West soltó una carcajada. Era una de las cosas más ridículas que había oído en mucho tiempo.
—Ni hablar —respondió—. Qué me dijiste que hiciera, ¿eh? ¿De quién fue la idea de hacerme salir a la calle otra vez?
La falta de sueño le soltaba la lengua.
Hammer alzó las manos en un gesto de desesperación mientras entraban en una sala donde el alcalde había convocado una reunión especial del consistorio.
Estaba abarrotada de ciudadanos, periodistas y equipos de televisión. Cuando las dos funcionarías policiales hicieron su entrada, los presentes se pusieron de pie inmediatamente, con un gran alboroto.
—¡Jefa!
—¡Jefa Hammer! ¿Qué vamos a hacer con la delincuencia en los barrios del este?
—¡La policía no comprende a la comunidad negra!
—¡Queremos que nos devuelvan nuestros barrios!
—¡Construimos una cárcel nueva pero no enseñamos a nuestros hijos a no pisarla!
—¡El comercio en el centro ha caído un veinte por ciento desde que empezaron esos asaltos a coches con asesinatos! —exclamó otro ciudadano.
—¿Qué vamos a hacer? Mi mujer está muerta de miedo.
Hammer ya había llegado a la cabecera de la mesa y empuñaba un micrófono. Los consejeros tomaron asiento en torno a una mesa de madera en forma de herradura, con placas de metal bruñido que señalaban su cargo en el Gobierno de la ciudad. Todas las miradas se centraron en la primera jefa de policía de la historia de Charlotte, que hacía que la gente se sintiera importante, cualquiera que fuese su estatus social. En cierto modo, Judy Hammer era para algunos la única madre que habían conocido.
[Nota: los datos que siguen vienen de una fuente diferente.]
--- config.mk ---
export PLATFORM = sky130hd
export DESIGN_NAME = uart_fifo_status_controller
export DESIGN_NICKNAME = d
export VERILOG_FILES = /design/src/design/ufsc_pkg.sv /design/src/design/ufsc_ctrl.sv /design/src/design/ufsc_datapath.sv /design/src/design/uart_fifo_status_controller.sv
export SDC_FILE = /design/constraint.sdc
export NUM_CORES = 1
export LEC_CHECK = 0
export BUFFER_PORTS_ARGS = -buffer_cell sky130_fd_sc_hd__buf_2
export CORE_UTILIZATION = 40
export DETAILED_ROUTE_END_ITERATION = 8
export GPL_TIMING_DRIVEN = 0
export PLACE_DENSITY = 0.64
export SETUP_SLACK_MARGIN = 0.15
export SLEW_MARGIN = 20
export SYNTH_ARGS = -nofsm -noshare
export SYNTH_HDL_FRONTEND = slang
export SYNTH_SLANG_ARGS = --single-unit
export TNS_END_PERCENT = 100
--- constraint.sdc ---
create_clock -name clk -period 2.8 [get_ports clk]
set_input_delay 0.28 -clock clk [delete_from_list [all_inputs] [get_ports clk]]
set_output_delay 0.28 -clock clk [all_outputs]
set_load 0.02 [all_outputs]
--- src/design/ufsc_pkg.sv ---
package ufsc_pkg;

    // Queue geometry
    localparam int FIFO_DEPTH = 16;
    localparam int PTR_W      = $clog2(FIFO_DEPTH);
    localparam int CNT_W      = $clog2(FIFO_DEPTH + 1);
    localparam int LEVEL_W    = 5;
    localparam int LEVEL_CAP  = 16;

    // Stream widths
    localparam int IN_TDATA_W  = 16;
    localparam int IN_TUSER_W  = 3;
    localparam int OUT_TDATA_W = 40;
    localparam int CFG_IDX_W   = 3;
    localparam int CFG_DATA_W  = 2;

    // Status flag bit positions
    localparam int FLAG_TEND = 0;
    localparam int FLAG_DR   = 1;
    localparam int FLAG_TDFE = 2;
    localparam int FLAG_RDF  = 3;

    typedef logic [PTR_W-1:0] ptr_t;
    typedef logic [CNT_W-1:0] cnt_t;

    typedef enum logic [2:0] {
        OP_LINE_RX     = 3'd0,
        OP_LINE_READY  = 3'd1,
        OP_TX_WRITE    = 3'd2,
        OP_RX_READ     = 3'd3,
        OP_STAT_READ   = 3'd4,
        OP_STAT_WRITE  = 3'd5,
        OP_COUNT_READ  = 3'd6,
        OP_RECHECK     = 3'd7
    } op_t;

    typedef enum logic [CFG_IDX_W-1:0] {
        REG_TX_IRQ_EN   = 3'd0,
        REG_RX_IRQ_EN   = 3'd1,
        REG_TX_EN       = 3'd2,
        REG_RX_TRIG_SEL = 3'd3,
        REG_TX_TRIG_SEL = 3'd4,
        REG_RX_FIFO_RST = 3'd5,
        REG_TX_FIFO_RST = 3'd6
    } reg_idx_t;

    typedef enum logic {
        ST_IDLE,
        ST_EXEC
    } state_t;

    // Controller to datapath
    typedef struct packed {
        logic capture;
        logic execute;
    } ctrl_cmd_t;

    // Datapath to controller
    typedef struct packed {
        logic out_stall;
    } dp_status_t;

    // Receive trigger level: 1, 4, 8, 14 bytes
    function automatic cnt_t rx_trig_level(input logic [1:0] sel);
        cnt_t lvl;
        case (sel)
            2'd0:    lvl = cnt_t'(1);
            2'd1:    lvl = cnt_t'(4);
            2'd2:    lvl = cnt_t'(8);
            default: lvl = cnt_t'(14);
        endcase
        return lvl;
    endfunction

    // Transmit trigger level: 8, 4, 2, 1 bytes
    function automatic cnt_t tx_trig_level(input logic [1:0] sel);
        cnt_t lvl;
        case (sel)
            2'd0:    lvl = cnt_t'(8);
            2'd1:    lvl = cnt_t'(4);
            2'd2:    lvl = cnt_t'(2);
            default: lvl = cnt_t'(1);
        endcase
        return lvl;
    endfunction

    // Circular pointer advance, wraps at the queue depth
    function automatic ptr_t ptr_add(input ptr_t base, input cnt_t off);
        logic [CNT_W:0] sum;
        sum = (CNT_W+1)'(base) + (CNT_W+1)'(off);
        if (sum >= (CNT_W+1)'(FIFO_DEPTH))
            sum = sum - (CNT_W+1)'(FIFO_DEPTH);
        return sum[PTR_W-1:0];
    endfunction

    // Reported level, saturated
    function automatic logic [LEVEL_W-1:0] level_of(input cnt_t c);
        logic [LEVEL_W-1:0] lvl;
        if (32'(c) > LEVEL_CAP)
            lvl = LEVEL_W'(LEVEL_CAP);
        else
            lvl = LEVEL_W'(c);
        return lvl;
    endfunction

endpackage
Su jefa ayudante también caía bastante bien, allí plantada con los demás, tratando de ver por ella misma cuáles eran los problemas.
—Recuperaremos nuestros barrios evitando el próximo delito —proclamó Hammer con su voz potente—. La policía no puede hacerlo sin su ayuda. Ya basta de mirar a otro lado y encogerse de hombros. —Judy, la evangelista, apuntaba en todas direcciones—. Ya basta de pensar que lo que le sucede al vecino es problema del vecino. Formamos un cuerpo… —Miró a su alrededor—. Lo que le sucede a usted, me sucede a mí.
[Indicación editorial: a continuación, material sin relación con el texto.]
--- config.mk ---
export PLATFORM = sky130hd
export DESIGN_NAME = ese_window
export DESIGN_NICKNAME = d
export VERILOG_FILES = /design/src/rtl/core/ese_pkg.sv /design/src/rtl/core/ese_window.sv
export SDC_FILE = /design/constraint.sdc
export NUM_CORES = 2
export LEC_CHECK = 0
export BUFFER_PORTS_ARGS = -buffer_cell sky130_fd_sc_hd__buf_2
export CAP_MARGIN = 20
export CORE_MARGIN = 1.5
export CORE_UTILIZATION = 30
export CTS_BUF_LIST = sky130_fd_sc_hd__clkbuf_8 sky130_fd_sc_hd__clkbuf_16
export DETAILED_ROUTE_END_ITERATION = 6
export GPL_ROUTABILITY_DRIVEN = 0
export GPL_TIMING_DRIVEN = 0
export PLACE_DENSITY_LB_ADDON = 0.12
export SYNTH_ARGS = -nofsm -noshare
export SYNTH_HDL_FRONTEND = slang
export SYNTH_MEMORY_MAX_BITS = 65536
export SYNTH_SLANG_ARGS = --single-unit
--- constraint.sdc ---
create_clock -name clk -period 20.7 [get_ports clk]
set_clock_uncertainty 0.1 [all_clocks]
set_input_delay 1.035 -clock clk [delete_from_list [all_inputs] [get_ports clk]]
set_output_delay 1.035 -clock clk [all_outputs]
set_load 0.02 [all_outputs]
Nadie se movió. Las miradas no se apartaron de ella mientras, plantada allí ante la concurrencia, decía una verdad que los gestores del poder del pasado no habían querido que el público escuchase. La gente tenía que recuperar sus calles, sus barrios, sus ciudades, sus estados, sus países, su mundo. Cada persona tenía que empezar a mirar por la ventana, hacer un poco de política en su propio ámbito vital e irritarse cuando al vecino le sucedía algo. Sí, señor. Plantarse. Ser un miliciano, un soldado de Cristo.
—Adelante —les dijo Hammer—. Sean policías ustedes también, y no nos necesitarán.
La sala enloqueció.
West recordó con ironía aquella abrumadora respuesta mientras ella y Brazil pasaban ante el estadio que se alzaba espectral y enorme hacia la noche, lleno de entusiastas aficionados que aclamaban a Randy Travis. El Crown Victoria de West iba directo y veloz cuando pasó ante el centro de convenciones, donde un enorme monitor de vídeo proclamaba: BIENVENIDOS A LA CIUDAD DE LA REINA. A lo lejos, otros coches patrulla apresuraban la marcha con sus luces destellantes azules y rojas, protestando por otra terrible infracción. Tampoco Brazil pudo dejar de pensar en lo oportuno del suceso, después de lo que había dicho Hammer por la mañana. Mientras acudían a la llamada, Brazil se sentía furioso.